TO DO: Search the material below for the word "chosen" and copy every line in which it occurs.

EXCERPTED RECORDS Start Marker

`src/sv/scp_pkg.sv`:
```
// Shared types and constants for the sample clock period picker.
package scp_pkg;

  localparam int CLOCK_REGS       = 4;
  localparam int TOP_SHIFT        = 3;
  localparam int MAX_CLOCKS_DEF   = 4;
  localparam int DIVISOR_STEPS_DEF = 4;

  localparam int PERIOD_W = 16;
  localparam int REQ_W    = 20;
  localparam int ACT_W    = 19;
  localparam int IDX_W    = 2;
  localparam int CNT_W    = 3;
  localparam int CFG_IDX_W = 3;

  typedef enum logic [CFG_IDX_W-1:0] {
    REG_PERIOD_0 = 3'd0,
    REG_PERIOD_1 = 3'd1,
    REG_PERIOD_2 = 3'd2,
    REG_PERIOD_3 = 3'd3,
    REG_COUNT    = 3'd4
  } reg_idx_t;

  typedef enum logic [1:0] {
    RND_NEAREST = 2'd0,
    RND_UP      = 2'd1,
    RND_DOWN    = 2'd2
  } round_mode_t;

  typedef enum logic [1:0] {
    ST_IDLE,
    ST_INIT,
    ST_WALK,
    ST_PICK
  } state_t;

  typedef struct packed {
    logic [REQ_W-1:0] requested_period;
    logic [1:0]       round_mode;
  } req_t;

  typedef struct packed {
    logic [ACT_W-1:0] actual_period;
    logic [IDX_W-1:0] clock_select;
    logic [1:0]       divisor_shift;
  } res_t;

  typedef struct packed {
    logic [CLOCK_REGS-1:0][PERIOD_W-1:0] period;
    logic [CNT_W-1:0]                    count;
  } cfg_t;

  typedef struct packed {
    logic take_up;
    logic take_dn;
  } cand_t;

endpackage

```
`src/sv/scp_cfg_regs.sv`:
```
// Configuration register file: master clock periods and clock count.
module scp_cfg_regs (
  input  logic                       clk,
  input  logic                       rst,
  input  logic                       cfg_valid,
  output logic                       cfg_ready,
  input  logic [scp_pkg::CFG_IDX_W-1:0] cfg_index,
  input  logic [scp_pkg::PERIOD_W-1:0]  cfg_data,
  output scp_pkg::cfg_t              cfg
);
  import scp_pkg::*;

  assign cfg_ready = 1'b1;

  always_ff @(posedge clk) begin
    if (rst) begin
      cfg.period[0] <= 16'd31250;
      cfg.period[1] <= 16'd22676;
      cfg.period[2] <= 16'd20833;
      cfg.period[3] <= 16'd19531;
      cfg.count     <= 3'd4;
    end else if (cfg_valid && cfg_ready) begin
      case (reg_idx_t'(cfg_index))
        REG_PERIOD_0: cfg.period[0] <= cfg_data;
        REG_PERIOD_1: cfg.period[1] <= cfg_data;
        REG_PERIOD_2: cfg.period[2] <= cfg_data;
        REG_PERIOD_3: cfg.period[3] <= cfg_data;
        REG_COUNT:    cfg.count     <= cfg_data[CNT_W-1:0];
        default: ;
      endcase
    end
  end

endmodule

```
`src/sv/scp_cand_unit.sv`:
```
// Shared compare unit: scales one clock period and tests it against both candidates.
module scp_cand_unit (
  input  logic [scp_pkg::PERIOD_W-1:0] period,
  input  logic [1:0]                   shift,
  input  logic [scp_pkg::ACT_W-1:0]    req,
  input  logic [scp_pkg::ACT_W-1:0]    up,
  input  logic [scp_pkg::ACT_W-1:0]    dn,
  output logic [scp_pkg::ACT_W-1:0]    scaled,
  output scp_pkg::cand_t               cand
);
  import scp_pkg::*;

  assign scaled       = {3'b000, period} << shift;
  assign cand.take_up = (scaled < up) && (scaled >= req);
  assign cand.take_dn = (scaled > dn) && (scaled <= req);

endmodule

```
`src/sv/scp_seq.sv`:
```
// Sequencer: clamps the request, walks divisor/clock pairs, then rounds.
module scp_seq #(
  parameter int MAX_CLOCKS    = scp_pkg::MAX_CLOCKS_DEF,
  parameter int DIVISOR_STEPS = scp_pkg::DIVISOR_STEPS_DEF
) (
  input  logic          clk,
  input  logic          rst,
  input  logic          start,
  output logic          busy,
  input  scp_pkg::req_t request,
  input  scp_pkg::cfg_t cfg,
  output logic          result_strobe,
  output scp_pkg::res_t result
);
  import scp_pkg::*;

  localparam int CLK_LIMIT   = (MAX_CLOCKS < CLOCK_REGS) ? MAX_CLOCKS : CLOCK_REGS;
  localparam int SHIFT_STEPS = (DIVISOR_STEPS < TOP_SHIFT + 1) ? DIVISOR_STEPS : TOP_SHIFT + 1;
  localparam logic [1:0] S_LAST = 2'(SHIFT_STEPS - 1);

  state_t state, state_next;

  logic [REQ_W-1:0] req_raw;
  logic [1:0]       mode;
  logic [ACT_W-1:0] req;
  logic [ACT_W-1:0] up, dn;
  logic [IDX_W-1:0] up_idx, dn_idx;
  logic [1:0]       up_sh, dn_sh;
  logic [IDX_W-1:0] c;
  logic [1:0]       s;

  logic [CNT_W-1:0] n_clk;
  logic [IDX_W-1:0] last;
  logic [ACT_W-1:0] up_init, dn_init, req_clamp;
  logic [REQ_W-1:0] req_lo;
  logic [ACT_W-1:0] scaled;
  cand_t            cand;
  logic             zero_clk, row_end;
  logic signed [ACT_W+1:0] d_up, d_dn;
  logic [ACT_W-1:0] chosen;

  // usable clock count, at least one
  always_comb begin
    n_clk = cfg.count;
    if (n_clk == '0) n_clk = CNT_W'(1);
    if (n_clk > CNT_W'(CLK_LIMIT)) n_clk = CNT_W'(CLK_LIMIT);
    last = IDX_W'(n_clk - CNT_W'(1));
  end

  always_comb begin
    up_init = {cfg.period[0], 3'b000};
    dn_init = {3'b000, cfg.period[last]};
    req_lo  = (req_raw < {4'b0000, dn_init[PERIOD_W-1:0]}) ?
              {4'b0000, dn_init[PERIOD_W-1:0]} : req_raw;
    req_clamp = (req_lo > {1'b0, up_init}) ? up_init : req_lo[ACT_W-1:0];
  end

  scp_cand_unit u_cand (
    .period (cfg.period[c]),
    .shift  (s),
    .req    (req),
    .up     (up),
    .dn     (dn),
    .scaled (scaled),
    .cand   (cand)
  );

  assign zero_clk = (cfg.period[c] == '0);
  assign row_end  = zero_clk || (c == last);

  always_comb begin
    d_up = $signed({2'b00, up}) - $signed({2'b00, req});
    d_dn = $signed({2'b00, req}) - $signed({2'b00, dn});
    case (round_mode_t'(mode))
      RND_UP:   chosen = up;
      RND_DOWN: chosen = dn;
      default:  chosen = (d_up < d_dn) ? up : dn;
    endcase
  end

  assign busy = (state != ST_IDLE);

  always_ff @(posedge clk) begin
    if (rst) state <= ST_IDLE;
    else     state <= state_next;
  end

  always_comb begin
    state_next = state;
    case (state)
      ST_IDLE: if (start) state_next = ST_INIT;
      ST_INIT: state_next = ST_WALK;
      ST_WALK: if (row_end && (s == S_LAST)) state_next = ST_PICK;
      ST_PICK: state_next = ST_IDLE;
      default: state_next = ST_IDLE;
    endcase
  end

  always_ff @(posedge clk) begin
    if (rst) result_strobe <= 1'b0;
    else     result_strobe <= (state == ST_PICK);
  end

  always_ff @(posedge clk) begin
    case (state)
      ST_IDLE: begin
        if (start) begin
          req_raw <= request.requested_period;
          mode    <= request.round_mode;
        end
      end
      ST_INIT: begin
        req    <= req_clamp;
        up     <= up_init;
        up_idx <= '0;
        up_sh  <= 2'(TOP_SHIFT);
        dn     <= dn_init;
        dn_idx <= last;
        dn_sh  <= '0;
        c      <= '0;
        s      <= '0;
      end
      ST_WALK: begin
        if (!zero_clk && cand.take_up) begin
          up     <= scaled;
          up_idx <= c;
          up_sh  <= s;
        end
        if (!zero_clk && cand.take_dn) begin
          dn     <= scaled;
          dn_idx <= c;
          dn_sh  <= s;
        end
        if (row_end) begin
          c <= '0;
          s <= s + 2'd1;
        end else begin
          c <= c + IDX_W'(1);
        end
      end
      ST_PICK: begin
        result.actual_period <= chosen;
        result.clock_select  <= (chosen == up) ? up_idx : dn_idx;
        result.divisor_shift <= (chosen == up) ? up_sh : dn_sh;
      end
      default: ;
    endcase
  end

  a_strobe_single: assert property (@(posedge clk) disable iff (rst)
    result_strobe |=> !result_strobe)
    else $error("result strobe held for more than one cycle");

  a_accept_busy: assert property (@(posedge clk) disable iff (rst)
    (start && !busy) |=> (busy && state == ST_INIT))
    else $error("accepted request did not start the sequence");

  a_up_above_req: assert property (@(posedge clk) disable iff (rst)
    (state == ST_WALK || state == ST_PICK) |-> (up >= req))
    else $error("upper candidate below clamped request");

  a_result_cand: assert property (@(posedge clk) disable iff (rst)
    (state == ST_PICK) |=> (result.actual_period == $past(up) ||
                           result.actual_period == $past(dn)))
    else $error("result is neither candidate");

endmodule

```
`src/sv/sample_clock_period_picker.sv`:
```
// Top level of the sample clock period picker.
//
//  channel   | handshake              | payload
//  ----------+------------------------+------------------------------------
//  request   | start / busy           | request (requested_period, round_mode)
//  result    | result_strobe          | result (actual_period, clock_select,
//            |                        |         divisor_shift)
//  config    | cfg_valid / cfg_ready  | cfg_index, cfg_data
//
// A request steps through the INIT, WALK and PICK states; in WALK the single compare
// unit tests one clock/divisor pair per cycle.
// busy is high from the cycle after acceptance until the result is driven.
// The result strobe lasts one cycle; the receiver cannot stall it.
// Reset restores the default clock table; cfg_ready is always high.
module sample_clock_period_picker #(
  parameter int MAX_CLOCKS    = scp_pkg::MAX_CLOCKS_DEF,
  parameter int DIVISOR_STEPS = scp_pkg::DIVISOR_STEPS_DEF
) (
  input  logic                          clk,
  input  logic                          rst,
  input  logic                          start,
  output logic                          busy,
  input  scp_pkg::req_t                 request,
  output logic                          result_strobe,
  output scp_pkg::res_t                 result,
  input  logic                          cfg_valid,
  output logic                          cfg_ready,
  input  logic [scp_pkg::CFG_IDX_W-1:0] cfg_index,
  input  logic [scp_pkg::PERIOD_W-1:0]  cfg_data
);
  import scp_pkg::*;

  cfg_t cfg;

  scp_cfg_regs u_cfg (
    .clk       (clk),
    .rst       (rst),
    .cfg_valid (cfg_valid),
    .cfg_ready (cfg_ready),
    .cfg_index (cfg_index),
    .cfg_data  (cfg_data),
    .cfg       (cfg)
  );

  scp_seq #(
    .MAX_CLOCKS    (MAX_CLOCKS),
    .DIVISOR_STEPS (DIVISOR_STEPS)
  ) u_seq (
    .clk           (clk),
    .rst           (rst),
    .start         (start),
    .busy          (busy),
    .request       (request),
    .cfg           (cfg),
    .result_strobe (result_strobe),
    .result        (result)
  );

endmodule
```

EXCERPTED RECORDS End Marker

SOLUTION TO THIS PROBLEM:
  logic [ACT_W-1:0] chosen;
      RND_UP:   chosen = up;
      RND_DOWN: chosen = dn;
      default:  chosen = (d_up < d_dn) ? up : dn;
        result.actual_period <= chosen;
        result.clock_select  <= (chosen == up) ? up_idx : dn_idx;
        result.divisor_shift <= (chosen == up) ? up_sh : dn_sh;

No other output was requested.